*** Entries supplied Section Begins ***
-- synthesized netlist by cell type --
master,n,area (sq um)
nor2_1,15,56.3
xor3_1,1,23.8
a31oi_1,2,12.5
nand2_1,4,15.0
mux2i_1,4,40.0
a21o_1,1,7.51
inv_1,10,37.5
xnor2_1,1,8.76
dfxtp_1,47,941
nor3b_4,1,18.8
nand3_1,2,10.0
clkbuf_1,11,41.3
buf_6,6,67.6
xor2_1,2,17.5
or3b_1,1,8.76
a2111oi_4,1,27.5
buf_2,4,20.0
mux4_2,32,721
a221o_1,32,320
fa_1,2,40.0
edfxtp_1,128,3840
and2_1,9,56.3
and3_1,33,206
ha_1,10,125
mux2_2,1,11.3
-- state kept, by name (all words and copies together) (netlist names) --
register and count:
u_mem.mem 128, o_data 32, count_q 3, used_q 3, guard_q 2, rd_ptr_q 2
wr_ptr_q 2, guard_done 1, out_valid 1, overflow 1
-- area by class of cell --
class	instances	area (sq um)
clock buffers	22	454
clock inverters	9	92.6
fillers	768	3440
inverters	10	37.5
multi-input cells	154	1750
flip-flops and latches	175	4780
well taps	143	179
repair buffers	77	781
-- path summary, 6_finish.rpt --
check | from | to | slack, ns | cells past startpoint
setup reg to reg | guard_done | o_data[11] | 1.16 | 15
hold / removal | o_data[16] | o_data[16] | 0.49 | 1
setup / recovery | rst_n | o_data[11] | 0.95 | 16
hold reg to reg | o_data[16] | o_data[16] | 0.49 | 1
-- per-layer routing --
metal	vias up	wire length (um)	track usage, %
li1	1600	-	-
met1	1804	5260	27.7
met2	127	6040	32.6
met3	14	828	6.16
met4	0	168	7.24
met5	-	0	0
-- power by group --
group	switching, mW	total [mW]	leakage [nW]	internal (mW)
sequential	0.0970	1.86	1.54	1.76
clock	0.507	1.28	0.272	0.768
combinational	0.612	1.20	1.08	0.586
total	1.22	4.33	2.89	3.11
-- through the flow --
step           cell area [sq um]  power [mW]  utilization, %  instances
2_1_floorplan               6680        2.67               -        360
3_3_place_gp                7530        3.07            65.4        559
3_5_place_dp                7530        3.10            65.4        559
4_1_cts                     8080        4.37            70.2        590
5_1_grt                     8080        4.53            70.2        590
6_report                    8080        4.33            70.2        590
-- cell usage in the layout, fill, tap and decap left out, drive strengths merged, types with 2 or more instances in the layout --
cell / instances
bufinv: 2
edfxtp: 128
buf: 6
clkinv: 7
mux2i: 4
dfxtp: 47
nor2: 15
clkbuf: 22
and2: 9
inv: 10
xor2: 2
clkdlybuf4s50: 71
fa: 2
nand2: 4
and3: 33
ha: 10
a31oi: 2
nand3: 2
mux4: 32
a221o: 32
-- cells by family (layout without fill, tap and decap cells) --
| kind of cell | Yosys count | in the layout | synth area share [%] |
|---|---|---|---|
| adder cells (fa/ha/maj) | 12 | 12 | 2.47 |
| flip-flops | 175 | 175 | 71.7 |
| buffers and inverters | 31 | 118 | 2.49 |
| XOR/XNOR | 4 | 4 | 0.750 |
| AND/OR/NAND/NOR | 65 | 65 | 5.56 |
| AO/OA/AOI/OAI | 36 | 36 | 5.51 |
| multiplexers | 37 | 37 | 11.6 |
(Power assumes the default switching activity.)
==> config.mk <==
export PLATFORM = sky130hd
export DESIGN_NAME = io_bus_bridge
export DESIGN_NICKNAME = d
export VERILOG_FILES = /design/src/rtl/io_bus_bridge_pkg.sv /design/src/rtl/io_lane_gen.sv /design/src/rtl/io_bus_bridge.sv
export SDC_FILE = /design/constraint.sdc
export NUM_CORES = 1
export LEC_CHECK = 0
export CORE_MARGIN = 5
export CORE_UTILIZATION = 65
export DETAILED_ROUTE_END_ITERATION = 10
export DONT_BUFFER_PORTS = 1
export GPL_ROUTABILITY_DRIVEN = 0
export HOLD_SLACK_MARGIN = 0.02
export PLACE_DENSITY_LB_ADDON = 0.08
export SYNTH_ARGS = -nofsm -noshare
export SYNTH_HDL_FRONTEND = slang
export SYNTH_SLANG_ARGS = --single-unit
export TNS_END_PERCENT = 50
==> constraint.sdc <==
create_clock -name clk -period 5.5 [get_ports clk]
set_input_delay 1.1 -clock clk [delete_from_list [all_inputs] [get_ports clk]]
set_output_delay 1.1 -clock clk [all_outputs]
set_load 0.01 [all_outputs]
File: src/rtl/wb_burst_pkg.sv
// Shared Wishbone cycle/burst type constants and the read-master FSM state encoding.
package wb_burst_pkg;
   localparam logic [2:0] CTI_CLASSIC = 3'b000;
   localparam logic [2:0] CTI_INC     = 3'b010;
   localparam logic [2:0] CTI_END     = 3'b111;
   localparam logic [1:0] BTE_LINEAR  = 2'b00;

   typedef enum logic [1:0] {
      ST_IDLE,
      ST_ARB,
      ST_BURST,
      ST_GAP
   } state_t;
endpackage

File: src/rtl/wbm_rd_fifo.sv
// First-word fall-through FIFO; exposes occupancy so the master can size bursts to free space.
module wbm_rd_fifo #(
   parameter int Dw    = 32,
   parameter int DEPTH = 8,
   parameter int CW    = $clog2(DEPTH) + 1
) (
   input  logic          clk,
   input  logic          reset,
   input  logic          push_i,
   input  logic [Dw-1:0] din_i,
   input  logic          pop_i,
   output logic [Dw-1:0] dout_o,
   output logic          valid_o,
   output logic [CW-1:0] count_o
);
   localparam int AW = $clog2(DEPTH);
   localparam logic [CW-1:0] FULL_CNT = CW'(DEPTH);

   logic [Dw-1:0] mem [DEPTH];
   logic [AW-1:0] wr_ptr_q, rd_ptr_q;
   logic [CW-1:0] count_q;
   logic          push_ok, pop_ok;

   assign pop_ok  = pop_i && (count_q != '0);
   // A pop in the same cycle frees the slot, so a full FIFO can still accept.
   assign push_ok = push_i && ((count_q != FULL_CNT) || pop_ok);

   always_ff @(posedge clk) begin
      if (push_ok) mem[wr_ptr_q] <= din_i;
   end

   always_ff @(posedge clk) begin
      if (!reset) begin
         wr_ptr_q <= '0;
         rd_ptr_q <= '0;
         count_q  <= '0;
      end else begin
         if (push_ok) wr_ptr_q <= wr_ptr_q + 1'b1;
         if (pop_ok)  rd_ptr_q <= rd_ptr_q + 1'b1;
         case ({push_ok, pop_ok})
            2'b10:   count_q <= count_q + 1'b1;
            2'b01:   count_q <= count_q - 1'b1;
            default: count_q <= count_q;
         endcase
      end
   end

   assign valid_o = (count_q != '0);
   assign dout_o  = valid_o ? mem[rd_ptr_q] : '0;
   assign count_o = count_q;
endmodule

File: src/rtl/wb_burst_read_master.sv
// Wishbone burst read master: streams [base, base+len) into a valid/ready port via a FWFT FIFO.
module wb_burst_read_master
   import wb_burst_pkg::*;
#(
   parameter int    Dw         = 32,
   parameter int    Aw         = 10,
   parameter int    SELw       = Dw / 8,
   parameter int    TAGw       = 3,
   parameter int    CTIw       = 3,
   parameter int    BTEw       = 2,
   parameter string BURST_MODE = "ENABLED",
   parameter int    BURST_LEN  = 4,
   parameter int    FIFO_DEPTH = 8
) (
   input  logic            clk,
   input  logic            reset,
   input  logic            start_i,
   input  logic [Aw-1:0]   base_addr_i,
   input  logic [Aw:0]     len_i,
   output logic            busy_o,
   output logic            done_o,
   output logic            err_o,
   output logic [Dw-1:0]   dout_o,
   output logic            dout_valid_o,
   input  logic            dout_ready_i,
   output logic [Aw-1:0]   m_addr_o,
   output logic [Dw-1:0]   m_dat_o,
   output logic [SELw-1:0] m_sel_o,
   output logic [TAGw-1:0] m_tag_o,
   output logic [CTIw-1:0] m_cti_o,
   output logic [BTEw-1:0] m_bte_o,
   output logic            m_stb_o,
   output logic            m_cyc_o,
   output logic            m_we_o,
   input  logic [Dw-1:0]   m_dat_i,
   input  logic            m_ack_i,
   input  logic            m_err_i,
   input  logic            m_rty_i
);
   localparam bit CLASSIC = (BURST_MODE == "DISABLED");
   localparam int RW      = Aw + 1;
   localparam int BW      = $clog2(BURST_LEN) + 1;
   localparam int CW      = $clog2(FIFO_DEPTH) + 1;

   state_t        state_q, state_d;
   logic [Aw-1:0] addr_q, addr_d;
   logic [RW-1:0] rem_q, rem_d;
   logic [BW-1:0] beat_q, beat_d;
   logic          err_q, err_d;
   logic          zdone_q, zdone_d;
   logic          push;
   logic [BW-1:0] nb;
   logic [CW-1:0] fifo_cnt, free_cnt;
   logic          in_burst, gap_done;

   wbm_rd_fifo #(.Dw(Dw), .DEPTH(FIFO_DEPTH), .CW(CW)) u_fifo (
      .clk     (clk),
      .reset   (reset),
      .push_i  (push),
      .din_i   (m_dat_i),
      .pop_i   (dout_valid_o & dout_ready_i),
      .dout_o  (dout_o),
      .valid_o (dout_valid_o),
      .count_o (fifo_cnt)
   );

   assign free_cnt = CW'(FIFO_DEPTH) - fifo_cnt;

   always_comb begin
      nb = BW'(BURST_LEN);
      if (CLASSIC)                       nb = BW'(1);
      else if (rem_q < RW'(BURST_LEN))   nb = rem_q[BW-1:0];
   end

   always_comb begin
      state_d = state_q;
      addr_d  = addr_q;
      rem_d   = rem_q;
      beat_d  = beat_q;
      err_d   = err_q;
      zdone_d = 1'b0;
      push    = 1'b0;
      unique case (state_q)
         ST_IDLE: begin
            if (start_i) begin
               err_d = 1'b0;
               if (len_i == '0) begin
                  zdone_d = 1'b1;
               end else begin
                  addr_d  = base_addr_i;
                  rem_d   = len_i;
                  state_d = ST_ARB;
               end
            end
         end
         ST_ARB: begin
            // Only launch a burst the FIFO can fully absorb, so acks never stall.
            if (free_cnt >= CW'(nb)) begin
               beat_d  = nb;
               state_d = ST_BURST;
            end
         end
         ST_BURST: begin
            if (m_err_i) begin
               err_d   = 1'b1;
               rem_d   = '0;
               state_d = ST_GAP;
            end else if (m_rty_i) begin
               state_d = ST_GAP;
            end else if (m_ack_i) begin
               push   = 1'b1;
               addr_d = addr_q + 1'b1;
               rem_d  = rem_q - 1'b1;
               beat_d = beat_q - 1'b1;
               if (beat_q == BW'(1)) state_d = ST_GAP;
            end
         end
         ST_GAP: begin
            state_d = (rem_q == '0) ? ST_IDLE : ST_ARB;
         end
         default: state_d = ST_IDLE;
      endcase
   end

   always_ff @(posedge clk) begin
      if (!reset) begin
         state_q <= ST_IDLE;
         addr_q  <= '0;
         rem_q   <= '0;
         beat_q  <= '0;
         err_q   <= 1'b0;
         zdone_q <= 1'b0;
      end else begin
         state_q <= state_d;
         addr_q  <= addr_d;
         rem_q   <= rem_d;
         beat_q  <= beat_d;
         err_q   <= err_d;
         zdone_q <= zdone_d;
      end
   end

   assign in_burst = (state_q == ST_BURST);
   assign gap_done = (state_q == ST_GAP) && (rem_q == '0);

   assign busy_o   = (state_q != ST_IDLE) && !gap_done;
   assign done_o   = zdone_q | gap_done;
   assign err_o    = err_q;

   assign m_cyc_o  = in_burst;
   assign m_stb_o  = in_burst;
   assign m_addr_o = addr_q;
   assign m_dat_o  = '0;
   assign m_sel_o  = {SELw{in_burst}};
   assign m_tag_o  = '0;
   assign m_bte_o  = BTEw'(BTE_LINEAR);
   assign m_we_o   = 1'b0;

   always_comb begin
      m_cti_o = '0;
      if (in_burst) begin
         if (CLASSIC)                 m_cti_o = CTIw'(CTI_CLASSIC);
         else if (beat_q == BW'(1))   m_cti_o = CTIw'(CTI_END);
         else                         m_cti_o = CTIw'(CTI_INC);
      end
   end
endmodule

File: config.mk
export PLATFORM = sky130hd
export DESIGN_NAME = wb_burst_read_master
export DESIGN_NICKNAME = d
export VERILOG_FILES = /design/src/rtl/wb_burst_pkg.sv /design/src/rtl/wbm_rd_fifo.sv /design/src/rtl/wb_burst_read_master.sv
export SDC_FILE = /design/constraint.sdc
export NUM_CORES = 1
export LEC_CHECK = 0
export ABC_AREA = 0
export BUFFER_PORTS_ARGS = -buffer_cell sky130_fd_sc_hd__clkbuf_2
export CAP_MARGIN = 20
export CORE_MARGIN = 3
export CORE_UTILIZATION = 41
export DETAILED_ROUTE_END_ITERATION = 10
export PLACE_DENSITY = 0.63
export SYNTH_ARGS = -nofsm -noshare
export SYNTH_HDL_FRONTEND = slang
export SYNTH_SLANG_ARGS = --single-unit
File: constraint.sdc
create_clock -name clk -period 5 [get_ports clk]
set_input_delay 0.25 -clock clk [delete_from_list [all_inputs] [get_ports clk]]
set_output_delay 0.25 -clock clk [all_outputs]
set_load 0.02 [all_outputs]
# ---- After elaboration in Yosys (flattened, before gate mapping)
# Memories as Yosys holds them, arrays and structs flattened. A register that Yosys moved wholly into a read port is not among the register bits.
# Cells that the tools add are included.
dict set report word_totals {
  ff_bits 38
  ram_bits 256
  inputBits 60
  mem_count 1
}
dict set report classes {
  addsub 8
  magnitude_cmp 2
  eq_ne 18
  mux 43
  bitwise 2
  n_reduce_logical 20
}
# name words word_bits rd rd_clocked_by_memory_dff wr line_no
set memory_table {}
lappend memory_table {u_fifo.mem 8 32 1 1 1 wbm_rd_fifo.sv:19} ;# logic [Dw-1:0] mem [DEPTH];
# operator n
set op_table {}
lappend op_table {{11-bit 2-to-1 mux} 5}
lappend op_table {{10-bit 2-to-1 mux} 5}
lappend op_table {{32-bit 2-to-1 mux} 1}
lappend op_table {{3-bit 2-to-1 mux} 9}
lappend op_table {{11-bit logical NOT} 2}
lappend op_table {{11-bit one-hot mux with 2 select lines} 1}
lappend op_table {{10-bit one-hot mux with 2 select lines} 1}
lappend op_table {{5-bit AND reduction} 3}
lappend op_table {{2-bit 2-to-1 mux} 7}
lappend op_table {{11-bit by 3-bit less-than comparator with 1-bit output, second input constant} 1}
lappend op_table {{11-bit by 1-bit subtractor with 11-bit output, second input constant} 1}
lappend op_table {{10-bit by 1-bit adder with 10-bit output, second input constant} 1}
lappend op_table {{1-bit 2-to-1 mux} 10}
lappend op_table {{2-bit inequality test, second input constant} 5}
lappend op_table {{4-bit by 1-bit inequality test with 1-bit output, second input constant} 2}
lappend op_table {{2-bit one-hot mux with 4 select lines} 1}
lappend op_table {{4-bit one-hot mux with 2 select lines} 1}
lappend op_table {{2-bit nonzero test} 4}
lappend op_table {{3-bit by 1-bit adder with 3-bit output, second input constant} 2}
lappend op_table {{2-bit equality test, second input constant} 3}
lappend op_table {{3-bit one-hot mux with 2 select lines} 1}
lappend op_table {{3-bit AND reduction} 2}
lappend op_table {{6-bit AND reduction} 1}
lappend op_table {{4-bit by 1-bit adder with 4-bit output, second input constant} 1}
lappend op_table {{18 further kinds} 23}

# ---- Logic depth before layout (Yosys ltp)
# Gate-level depths: netlist (run 1).
dict set report depth {
  ltp_word 7
  depth_mapped 11
}

# ---- Hierarchy
# Synthesis (run 1) repeated with hierarchy kept, for this count alone.
dict set report unflattened {
  hier_cells 788
  area_unflattened_um2 12702.2
}
# module instances cells_each area_per_inst_um2 seq_area_each_um2
set by_module_without_submodules {}
lappend by_module_without_submodules {wbm_rd_fifo 1 490 10415.0 7947.6}
lappend by_module_without_submodules {wb_burst_read_master 1 298 2287.2 560.5}

# ---- Worst setup path before layout (run 1)
# Ideal clock, no wire load.
dict set report synth_path {
  path_kind {register to register}
  start {reg state_q[0]}
  end {mem u_fifo.mem[0][0] (enable)}
  setup_time_ps 501
  t_arrival_ps 4437
  t_required_ps 4499
  path_slack_ps 62
  path_stages_with_launch 7
  path_buffers 1
  cell_sequence {dfxtp_1 > inv_1 > ha_1 > nor4bb_1 > buf_2 > nand2_1 > nor4_1}
}
dict set report synth_via {
  elab_chain_cells 5
}
# item line_no
set synth_rtl {}
lappend synth_rtl {{start: declaration} wb_burst_read_master.sv:45} ;# state_t state_q, state_d;
lappend synth_rtl {{start signal: assignment} wb_burst_read_master.sv:134} ;# state_q <= state_d;
lappend synth_rtl {{2-bit equality test} -}
lappend synth_rtl {{net m_cyc_o} wb_burst_read_master.sv:33} ;# output logic m_cyc_o,
lappend synth_rtl {{1-bit 2-to-1 mux} wb_burst_read_master.sv:83} ;# unique case (state_q)
lappend synth_rtl {{1-bit logical AND} wbm_rd_fifo.sv:26} ;# assign push_ok = push_i && ((count_q != FULL_CNT) || pop_ok);
lappend synth_rtl {{1-bit 2-to-1 mux} wbm_rd_fifo.sv:29} ;# if (push_ok) mem[wr_ptr_q] <= din_i;
lappend synth_rtl {{1-bit 2-to-1 mux (not written as such)} wbm_rd_fifo.sv:29}
lappend synth_rtl {{end: declaration} wbm_rd_fifo.sv:19}
# The timed path passes the listed nets, and every way through them passes these cells.

# ---- Worst setup path in the final report (run 1)
dict set report layout_path {
  start {reg state_q[0]}
  end {mem u_fifo.mem[4][31] (enable)}
}
dict set report layout_via {
  elab_chain_cells 5
}
# item line_no
set layout_rtl {}
lappend layout_rtl {{2-bit equality test} wb_burst_read_master.sv:83}
lappend layout_rtl {{1-bit 2-to-1 mux} wb_burst_read_master.sv:83}
lappend layout_rtl {{1-bit logical AND} wbm_rd_fifo.sv:26}
lappend layout_rtl {{1-bit 2-to-1 mux} wbm_rd_fifo.sv:29}
lappend layout_rtl {{1-bit 2-to-1 mux (not written as such)} wbm_rd_fifo.sv:29}
# No other way between the ends.

==> impl_metrics.csv, run 1 <==
group,metric,value,unit
global_routing,grt_pass1_vias,6853,
logic_synthesis,synth_area_per_cell,16.3,sq um
place,dpl.hpwl,15300,um
global_routing,grt_max_degree,43,
logic_synthesis,synthAdderAreaFrac,0.0185,
clock_tree,cts_hold_buf,0,
timing,fin_skew,0.0149,ns
die,dieArea,32800,sq um
critical_path,r2r-start,"state_q[0]",
routing,first_pass_iters,5,
critical_path,cp-start-kind,"flop",
logic_synthesis,synth.cell_area,12600,sq um
timing,hold_violations,0,
logic_synthesis,synth_top_family_by_area,"multiplexers",
timing,setup-violations-final,0,
clock_tree,clk_pin_slew_worst_paths,0.06,ns
die,die_w,181,um
hold_path,hold_start,"m_dat_i[13]",
logic_synthesis,synth_seq_area_share,0.677,
timing,grt_setup_unrepaired,"false",
final_layout,syn_to_final_growth,16.1,%
routing,wl_per_cell,18.9,um
routing,drcViolationCount,0,
timing,period_share,0.636,
final_layout,nets,976,
die,die_y,181,um
logic_synthesis,synthMuxAreaShare,0.146,
critical_path,crit_fanout,28,
final_layout,fillers,2561,
timing,slew_violations,0,
logic_synthesis,async_reset_ff_frac,0,
logic_synthesis,synth-edff-count,256,
logic_synthesis,ys_types,59,
run,maxCapViolCount,0,
die,rows,63,
global_routing,antenna_found_initial,2,
clock_tree,cts_root_buffer,"clkbuf_16",
clock_tree,clock_latency,0.51,ns
die,initial_utilization,0.420,
critical_path,critPathSlowestCell,"buf_4",
power,p_per_area,505,nW/um^2
logic_synthesis,synth-main-ff-cell,"edfxtp_1",
timing,slew_headroom,0.283,
critical_path,regToRegEndpoint,"u_fifo.mem[4][31]",
logic_synthesis,synthCells,772,
hold_path,whs_endpoint,"u_fifo.mem[0][13]",
critical_path,cp.arrival,3.32,ns
critical_path,required,5.14,ns
routing,vias,6925,
clock_tree,cts_tree,"done",
place,io_buffers,114,
critical_path,critical_path_class,"flop to flop",
routing,drtIter0Drc,407,
routing,drt-total-wl,24900,um
hold_path,hold_class,"primary input to flop",
clock_tree,cts_buffers,34,
place,gp_congestion,0.809,
outcome,status,"completed",
logic_synthesis,ys_ff_latch,297,
global_routing,grt-ovfl-total,0,
critical_path,cp_common_cell,"buf_4",
timing,fin_crit,3.18,ns
routing,ant_nets,0,
logic_synthesis,synth-simple-area-share,0.0604,
timing,fmax,315,MHz
critical_path,crit_buf_inv,4,
global_routing,grt_pass1_wl,39200,um
global_routing,track_usage,0.150,
timing,tightest_slew,1.07,ns
clock_tree,cts.sinks,297,
power,p_leak,4.97,nW
timing,fin_setup_tns,0,ns
critical_path,cp-end-kind,"flop",
logic_synthesis,synthXorXnorAreaFrac,0.00627,
die,pin_count,153,
logic_synthesis,synth_compound_area_frac,0.0482,
power,vdd_ir_drop_max,0.328,mV
clock_tree,post_cts_buffers,0,
final_layout,drive_above_1_share,0.280,
routing,vias_per_cell,5.27,
final_layout,diodes,0,
logic_synthesis,synth_warnings,0,
critical_path,cpPeakStageDelay,0.48,ns
clock_tree,h-tree-depth,2,
critical_path,reg2reg_slack,1.82,ns
critical_path,r2r_cells,9,
timing,whs,0.0269,ns
critical_path,path_cells,"inv_1 -> ha_1 -> buf_4 -> nor4bb_1 -> buf_4 -> and2_1 -> nand2_1 -> nor3_2 -> buf_4",
hold_path,holdPathStages,1,
clock_tree,clockBufferDepth,3,
critical_path,critPathTopFamily,"simple AND/OR/NAND/NOR gates",
die,coreArea,30000,sq um
clock_tree,cts_resized,0,
## cell usage in the layout (no fill, tap or decap), types with 4 or more instances in the layout
cell / instances
a21oi_1: 27
mux2i_1: 38
conb_1: 38
mux4_2: 64
nor2_1: 62
nor3_1: 7
ha_1: 17
nand2_1: 23
inv_1: 15
clkinv_1: 8
a211oi_1: 6
a32oi_1: 6
nor4_1: 5
nor3_2: 5
clkbuf_16: 34
nand3_1: 11
clkbuf_1: 8
a22oi_1: 4
o21ai_1: 4
o21a_1: 4
clkbuf_2: 114
dfxtp_1: 38
nor2b_1: 9
edfxtp_1: 256
nand2b_1: 6
xnor2_1: 6
a31oi_1: 7
a21o_1: 7
buf_4: 16
o21ai_0: 14
## worst max path at each step
| stage | cells after the start | start | endpoint | slack (ns) |
|---|---|---|---|---|
| 4_1_cts | 9 | state_q[0] | u_fifo.mem[4][10] | 1.79 |
| 3_5_place_dp | 8 | state_q[0] | u_fifo.mem[7][13] | 1.82 |
| 5_1_grt | 9 | state_q[0] | u_fifo.mem[4][10] | 1.57 |
| 3_3_place_gp | 8 | state_q[0] | u_fifo.mem[6][13] | 1.91 |
| 6_report | 9 | state_q[0] | u_fifo.mem[4][31] | 1.82 |
| 2_1_floorplan | 6 | state_q[0] | u_fifo.mem[0][0] | 0.06 |
## metal layers
metal / global-route usage / part of all wire / routed length, um / vias up
li1: - / - / - / 3206
met1: 0.206 / 0.44 / 10900 / 3443
met2: 0.247 / 0.48 / 11900 / 230
met3: 0.0328 / 0.065 / 1610 / 42
met4: 0.0369 / 0.016 / 408 / 4
met5: 0 / 0.00084 / 21 / -
## worst reg2reg max path, cell delays in order, from the launching register on
cell      delay (ns)
dfxtp_1         0.33
inv_1           0.13
ha_1            0.16
buf_4           0.28
nor4bb_1        0.29
buf_4           0.21
and2_1          0.23
nand2_1         0.25
nor3_2          0.46
buf_4           0.48
## synthesized netlist by cell type, drive strengths merged (3+ instances only)
library cell / instances / share of area
nor3: 12 / 0.0052
and3: 3 / 0.0015
buf: 58 / 0.032
o21a: 4 / 0.0024
a21oi: 27 / 0.011
and2: 3 / 0.0015
nand2: 23 / 0.0069
o21ai: 18 / 0.0072
a22oi: 4 / 0.0024
clkbuf: 22 / 0.0066
nor4: 6 / 0.0030
xor2: 3 / 0.0021
nand3: 11 / 0.0044
a31oi: 7 / 0.0035
xnor2: 6 / 0.0042
a32oi: 6 / 0.0042
a211oi: 6 / 0.0036
dfxtp: 41 / 0.065
mux2i: 38 / 0.030
edfxtp: 256 / 0.61
nor3b: 3 / 0.0022
inv: 16 / 0.0048
nand2b: 6 / 0.0030
mux4: 64 / 0.11
nor2b: 9 / 0.0045
o22ai: 3 / 0.0015
a21o: 7 / 0.0042
nor2: 65 / 0.019
ha: 17 / 0.017
## where the power goes
part	internal [W]	switching [W]	total [W]
logic	0.000867	0.00121	0.00208
clock network	0.00136	0.000939	0.00230
registers	0.00279	0.000200	0.00299
## flip-flops by register name (all words and copies together) (netlist names), named ones only
register         cells
u_fifo.mem         256
beat_q               3
u_fifo.rd_ptr_q      3
state_q              2
err_o                1
u_fifo.wr_ptr_q      3
m_addr_o            10
zdone_q              1
u_fifo.count_o       4
rem_q               11
## cell families after synthesis
logic type	after synthesis
AND/OR/NAND/NOR	154
adder cells (fa/ha/maj)	18
XOR/XNOR	9
multiplexers	103
AO/OA/AOI/OAI	94
buffers and inverters	96
flip-flops	297
other	1
## layout make-up
type                            count  area, sq um  area share
Timing Repair Buffer              133          773      0.0530
Multi-Input combinational cell    416         3710       0.254
Tap cell                          390          488      0.0335
Sequential cell                   297         8510       0.584
Clock inverter                     16          123     0.00841
Inverter                           16         60.1     0.00412
Clock buffer                       45          922      0.0632
## through the flow
step	utilization	total power, W	cell area (sq um)	setup WS (ns)	std cells
floorplan	-	0.00459	12700	0.0616	809
global placement	0.449	0.00515	13500	1.91	1249
detailed placement	0.449	0.00516	13500	1.82	1249
CTS	0.484	0.00748	14500	1.79	1310
global route	0.487	0.00779	14600	1.57	1313
finish	0.487	0.00737	14600	1.82	1313
Note: power is estimated with default switching activity, not from simulation.
==> run 2, diff against run 1 <==
--- a/config.mk
+++ b/config.mk
@@ -11,7 +11,7 @@
 export CORE_MARGIN = 3
 export CORE_UTILIZATION = 41
 export DETAILED_ROUTE_END_ITERATION = 10
-export PLACE_DENSITY = 0.63
+export PLACE_DENSITY = 0.61
 export SYNTH_ARGS = -nofsm -noshare
 export SYNTH_HDL_FRONTEND = slang
 export SYNTH_SLANG_ARGS = --single-unit
==> constraint.sdc (replaced) <==
create_clock -name clk -period 3.21 [get_ports clk]
set_input_delay 0.1605 -clock clk [delete_from_list [all_inputs] [get_ports clk]]
set_output_delay 0.1605 -clock clk [all_outputs]
set_load 0.02 [all_outputs]
==> run 2 against run 1 <==
Sequential power increased by 54%. Cell area grew 3.5%. Routed wire length rose by 5.2%. Global-route usage grew 0.69 points. Critical path type unchanged. Largest cell class unchanged.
*** Entries supplied Section Ends ***
Your response should be the lines above from the first to the one containing "setup / recovery", inclusive, each given exactly.

# Written answer
-- synthesized netlist by cell type --
master,n,area (sq um)
nor2_1,15,56.3
xor3_1,1,23.8
a31oi_1,2,12.5
nand2_1,4,15.0
mux2i_1,4,40.0
a21o_1,1,7.51
inv_1,10,37.5
xnor2_1,1,8.76
dfxtp_1,47,941
nor3b_4,1,18.8
nand3_1,2,10.0
clkbuf_1,11,41.3
buf_6,6,67.6
xor2_1,2,17.5
or3b_1,1,8.76
a2111oi_4,1,27.5
buf_2,4,20.0
mux4_2,32,721
a221o_1,32,320
fa_1,2,40.0
edfxtp_1,128,3840
and2_1,9,56.3
and3_1,33,206
ha_1,10,125
mux2_2,1,11.3
-- state kept, by name (all words and copies together) (netlist names) --
register and count:
u_mem.mem 128, o_data 32, count_q 3, used_q 3, guard_q 2, rd_ptr_q 2
wr_ptr_q 2, guard_done 1, out_valid 1, overflow 1
-- area by class of cell --
class	instances	area (sq um)
clock buffers	22	454
clock inverters	9	92.6
fillers	768	3440
inverters	10	37.5
multi-input cells	154	1750
flip-flops and latches	175	4780
well taps	143	179
repair buffers	77	781
-- path summary, 6_finish.rpt --
check | from | to | slack, ns | cells past startpoint
setup reg to reg | guard_done | o_data[11] | 1.16 | 15
hold / removal | o_data[16] | o_data[16] | 0.49 | 1
setup / recovery | rst_n | o_data[11] | 0.95 | 16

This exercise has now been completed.